On January 5, 2012, the Board appointed Dr. Michael Hunkapiller as the Company’s President and Chief Executive Officer effective immediately. Dr. Hunkapiller will also continue in his position as the Executive Chairman of the Board, to which he was appointed during October 2011. Dr. Hunkapiller, 63, has been a member of the Board since 2005. Since November 2004, Dr. Hunkapiller has been a General Partner at Alloy Ventures, a venture capital firm. Prior to Alloy, Dr. Hunkapiller spent 21 years at Applied Biosystems where he held various positions, most recently serving as president and general manager. Dr. Hunkapiller holds a Ph.D. in Chemical Biology from the California Institute of Technology and a B.S. in Chemistry from Oklahoma Baptist University. Dr. Hunkapiller will receive: (i) an annual base salary of $400,000, (ii) a target bonus equal to 75% of his base salary, and (iii) an option grant to purchase up to 1,000,000 shares of the Company’s common stock. Upon the occurrence of an involuntary termination without cause or resignation for good reason, Dr. Hunkapiller will receive: (i) severance equal to 12 months’ annual base salary, (ii) continued COBRA coverage for 12 months, subject to his continued eligibility, and (iii) six months of accelerated vesting with respect to any unvested options outstanding as of his termination date. Upon the occurrence of an involuntary termination within 12 months of a change of control, Dr. Hunkapiller will receive: (i) severance equal to 12 months’ annual base salary, (ii) continued COBRA coverage for 12 months, subject to his continued eligibility, and (iii) 100% vesting of any unvested equity grants outstanding as of his termination date.

The Company employs Dr. Hunkapiller’s daughter, Kathryn Keho, as a Director, Scientific Collaborations.
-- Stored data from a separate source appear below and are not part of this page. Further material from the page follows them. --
==> build 92: inputs <==
Design Wienerfilter, start of the top module:
module Wienerfilter#(
    parameter WIDTH    = 16,
    parameter COL_NUM  = 128, 
    parameter ROW_NUM  = 2,
    localparam ADDR_DEP  =  COL_NUM * ROW_NUM,
    localparam ADDR_WID  =  $clog2(ADDR_DEP) + 'd1,
    localparam Serial_COL  =  $clog2(COL_NUM) + 'd1,
    localparam Serial_ROW  =  $clog2(ROW_NUM) + 'd1
)
(
input clk,
input rst,
input start,
input [ADDR_WID-1:0]wr_addr,
input ram_wr_en,
input [WIDTH-1:0]ram_data_in,
input  wire[7:0]rd_wiener,
input [1:0]rd_bank,
input      rd_para,
input [Serial_COL-1:0]wr_data_addr,
input ram_wr_data_en,
input [WIDTH-1:0]ram_data_wr_in,
output [WIDTH*2-1:0]DSP_ADD_DATA_o,
output reg[WIDTH*4-1:0]Wiener_data,
output reg Wiener_data_v,
output finish_cal_o,
output wire [WIDTH/2-1:0]ram_data_out_o,
output data_wr_v_o
) ;
localparam INIT      = 0,
           START     = 1, 
           READ_DATA = 2,
           WAIT_READ = 3,
           MULT_CAL  = 4,
           WAIT_CAL  = 5,
           ADD_CAL   = 6,
           DET       = 7, 
           FINISH    = 8;
reg [6:0]STATE;
reg [Serial_COL - 1:0 ]COL_cnt;
reg [Serial_ROW - 1:0 ]ROW_cnt;
reg [ADDR_WID-1:0]rd_ad_para;
reg [ADDR_WID-1:0]rd_addr;
always@(*) begin 
  rd_ad_para = rd_para? {rd_bank,rd_wiener[5:0]}:rd_addr;
end
wire [WIDTH/2-1:0]ram_data_out;
assign ram_data_out_o=ram_data_out;
wire [WIDTH-1:0]ram_data_data_out;
pmi_ram_dp
#(
  .pmi_wr_addr_depth    (ADDR_DEP ),  
  .pmi_wr_addr_width    (ADDR_WID ),  
  .pmi_wr_data_width    (WIDTH/2 ),  
  .pmi_rd_addr_depth    (ADDR_DEP ),  
  .pmi_rd_addr_width    (ADDR_WID ),  
  .pmi_rd_data_width    (WIDTH/2 ),  
  .pmi_regmode          ( "reg" ),  
  .pmi_resetmode        ("async" ),  
  .pmi_family           ("common" )   
) pmi_ram_dp_inst (
  .Data      (ram_data_in ),   
  .WrAddress (wr_addr ),   
  .RdAddress (rd_ad_para), 
  .WrClock   (clk   ),   
  .RdClock   (clk   ),   
  .WrClockEn (1 ),   
  .RdClockEn (1 ),   
  .WE        (ram_wr_en), 
  .Reset     (rst),   
  .Q         (ram_data_out )    
);
clock: 3.79 ns
lec_check: 0
cap_margin: 10
core_margin: 2
core_utilization: 72
cts_cluster_diameter: 71
cts_cluster_size: 15
hold_slack_margin: 0.29
setup_slack_margin: 0.98
slew_margin: 20
run.sh (not shown) runs the stock make flow with config.mk's settings and CLKGATE_MAP_FILE=.
==> build 63: changes against build 92 <==
Settings changed: CAP_MARGIN 10 to 0, CELL_PAD_IN_SITES_DETAIL_PLACEMENT set to 0, CORE_ASPECT_RATIO set to 1.48, CORE_MARGIN 2 to 10, CORE_UTILIZATION 72 to 45, CTS_CLUSTER_DIAMETER 71 to not set, CTS_CLUSTER_SIZE 15 to 86, GPL_ROUTABILITY_DRIVEN set to 1, GPL_TIMING_DRIVEN set to 1, HOLD_SLACK_MARGIN 0.29 to not set, MAX_ROUTING_LAYER set to met4, PLACE_DENSITY set to 0.72, SETUP_SLACK_MARGIN 0.98 to not set, SLEW_MARGIN 20 to 35.
==> flow/constraint.sdc (replaced) <==
create_clock -name core_clock -period 8.66 [get_ports {clk}]
set_input_delay 1.7320 -clock core_clock [delete_from_list [all_inputs] [get_ports {clk}]]
set_output_delay 1.7320 -clock core_clock [all_outputs]
set_load 0.01 [all_outputs]
==> build 28: changes against build 92 <==
Settings changed: CORE_ASPECT_RATIO set to 0.89, CTS_CLUSTER_DIAMETER 71 to 388, CTS_CLUSTER_SIZE 15 to 14, SETUP_SLACK_MARGIN 0.98 to -0.27, SLEW_MARGIN 20 to 40.
==> flow/constraint.sdc (replaced) <==
create_clock -name core_clock -period 2.9 [get_ports {clk}]
set_input_delay 0.5800 -clock core_clock [delete_from_list [all_inputs] [get_ports {clk}]]
set_output_delay 0.5800 -clock core_clock [all_outputs]
set_load 0.01 [all_outputs]
==> build 22: changes against build 92 <==
Settings changed: ABC_AREA set to 1, CAP_MARGIN 10 to 0, CTS_CLUSTER_DIAMETER 71 to 171, CTS_CLUSTER_SIZE 15 to 16, HOLD_SLACK_MARGIN 0.29 to not set, PLACE_DENSITY set to 0.4, SETUP_SLACK_MARGIN 0.98 to not set.
==> flow/constraint.sdc (replaced) <==
create_clock -name core_clock -period 2.9 [get_ports {clk}]
set_input_delay 0.5800 -clock core_clock [delete_from_list [all_inputs] [get_ports {clk}]]
set_output_delay 0.5800 -clock core_clock [all_outputs]
set_load 0.01 [all_outputs]
==> notes <==
The lowest final area belongs to build 63, the highest to build 22.
Register-to-register slack: build 63 > build 92 > build 22 > build 28.
The highest combinational power belongs to build 22, the lowest to build 63.
Sequential power: build 22 is higher than build 92 (34%).
Build 92 ran to the end with violations: negative setup slack. Build 22 completed, yet does not pass: negative setup slack. Build 28 finished with negative setup slack left. Build 63 completed without violations.
Routed wire length: build 63 < build 22 < build 92 < build 28.
==> figures <==
Standard-cell rows: build 22 182; build 28 168; build 92 178; build 63 275
Die H: build 22 502 µm; build 28 464 µm; build 92 492 µm; build 63 770 µm
Number of placed instances with taps included: build 22 18421; build 28 11417; build 92 11237; build 63 12510
Type of the most critical hold path: build 22 primary input to flop; build 28 flop to flop; build 92 primary input to flop; build 63 flop to flop
Clock network power consumption: build 22 40.6 mW; build 28 45.0 mW; build 92 33.5 mW; build 63 17.3 mW
Terminating pin of the worst hold path: build 22 pmi_ram_dp_inst.mem[205][6]$_DFFE_PP_; build 28 pmi_mult_dsp.Result[12]$_DFF_PP0_; build 92 pmi_ram_dp_inst_data.mem[80][12]$_DFFE_PP_; build 63 pmi_mult_dsp.b_q[4]$_DFF_PP0_
CTS buffer count: build 22 321; build 28 352; build 92 340; build 63 386
Run status: build 22 complete, but fails checks; build 28 complete, but fails checks; build 92 complete, but fails checks; build 63 timing/DRC/antenna clean
Reasons for failing layout checks: build 22 negative setup slack; build 28 negative setup slack; build 92 negative setup slack; build 63 -
Number of ordinary and repair buffers in the finished layout: build 22 1266; build 28 1272; build 92 1113; build 63 385
Non-Filler Instances: build 22 18896; build 28 12022; build 92 11847; build 63 13268
Final critical-path required period: build 22 4.06 ns; build 28 4.55 ns; build 92 4.41 ns; build 63 5.11 ns

---

==> run G <==
==> flow/design.v <==
module pmi_ram_dp #(
  parameter pmi_wr_addr_depth = 256,
  parameter pmi_wr_addr_width = 8,
  parameter pmi_wr_data_width = 8,
  parameter pmi_rd_addr_depth = 256,
  parameter pmi_rd_addr_width = 8,
  parameter pmi_rd_data_width = 8,
  parameter pmi_regmode       = "reg",
  parameter pmi_resetmode     = "async",
  parameter pmi_family        = "common"
) (
  input  [pmi_wr_data_width-1:0] Data,
  input  [pmi_wr_addr_width-1:0] WrAddress,
  input  [pmi_rd_addr_width-1:0] RdAddress,
  input                          WrClock,
  input                          RdClock,
  input                          WrClockEn,
  input                          RdClockEn,
  input                          WE,
  input                          Reset,
  output reg [pmi_rd_data_width-1:0] Q
);
  localparam AW = $clog2(pmi_wr_addr_depth);
  reg [pmi_wr_data_width-1:0] mem [0:pmi_wr_addr_depth-1];
  reg [AW-1:0] rd_addr_q;
  always @(posedge WrClock)
    if (WrClockEn && WE)
      mem[WrAddress[AW-1:0]] <= Data;
  always @(posedge RdClock or posedge Reset)
    if (Reset) begin
      rd_addr_q <= 'd0;
      Q         <= 'd0;
    end else if (RdClockEn) begin
      rd_addr_q <= RdAddress[AW-1:0];
      Q         <= mem[rd_addr_q];
    end
endmodule
module pmi_mult #(
  parameter pmi_dataa_width         = 16,
  parameter pmi_datab_width         = 16,
  parameter pmi_sign                = "on",
  parameter pmi_additional_pipeline = 1,
  parameter pmi_input_reg           = "on",
  parameter pmi_output_reg          = "on",
  parameter pmi_family              = "common",
  parameter pmi_implementation      = "DSP"
) (
  input  [pmi_dataa_width-1:0] DataA,
  input  [pmi_datab_width-1:0] DataB,
  input                        Clock,
  input                        ClkEn,
  input                        Aclr,
  output reg [pmi_dataa_width+pmi_datab_width-1:0] Result
);
  reg [pmi_dataa_width-1:0] a_q;
  reg [pmi_datab_width-1:0] b_q;
  reg [pmi_dataa_width+pmi_datab_width-1:0] p_q;
  reg [pmi_dataa_width+pmi_datab_width-1:0] p_q2;
  always @(posedge Clock or posedge Aclr)
    if (Aclr) begin
      a_q    <= 'd0;
      b_q    <= 'd0;
      p_q    <= 'd0;
      p_q2   <= 'd0;
      Result <= 'd0;
    end else if (ClkEn) begin
      a_q    <= DataA;
      b_q    <= DataB;
      p_q    <= $signed(a_q) * $signed(b_q);
      p_q2   <= p_q;
      Result <= p_q2;
    end
endmodule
A description of Ms. Keho’s compensation arrangement with the Company is contained in the Company’s definitive proxy statement filed with the Securities and Exchange Commission on April 29, 2011 and is incorporated herein by reference.

 

ITEM 7.01. REGULATION FD DISCLOSURE

On January 6, 2012, the Company issued a press release announcing the management changes described in Item 5.02 of this Current Report on Form 8-K. A copy of the press release is included as Exhibit 99.1. This information is intended to be furnished under Item 7.01 of Form 8-K and shall not be deemed “filed” for purposes of Section 18 of the Securities Exchange Act of 1934, as amended (the “Exchange Act”), or incorporated by reference in any filing under the Securities Act of 1933, as amended, or the Exchange Act, except as shall be expressly set forth by specific reference in such a filing.

 

ITEM 9.01. FINANCIAL STATEMENTS AND EXHIBITS

 

  (d) Exhibits

 

Exhibit No.

 

Description

99.1   Press release dated January 6, 2012 titled “Pacific Biosciences Names Michael W. Hunkapiller Chief Executive Officer” (furnished and not filed herewith solely pursuant to Item 7.01).


SIGNATURE

Pursuant to the requirements of the Securities Exchange Act of 1934, the registrant has duly caused this report to be signed on its behalf by the undersigned hereunto duly authorized.

 

    Pacific Biosciences of California, Inc.
    By:  

/S/    SUSAN K. BARNES

     

Susan K. Barnes

Executive Vice President and Chief Financial Officer

Date: January 6, 2012


EXHIBIT INDEX

 

Exhibit No.

 

Description

99.1   Press release dated January 6, 2012 titled “Pacific Biosciences Names Michael W. Hunkapiller Chief Executive Officer” (furnished and not filed herewith solely pursuant to Item 7.01).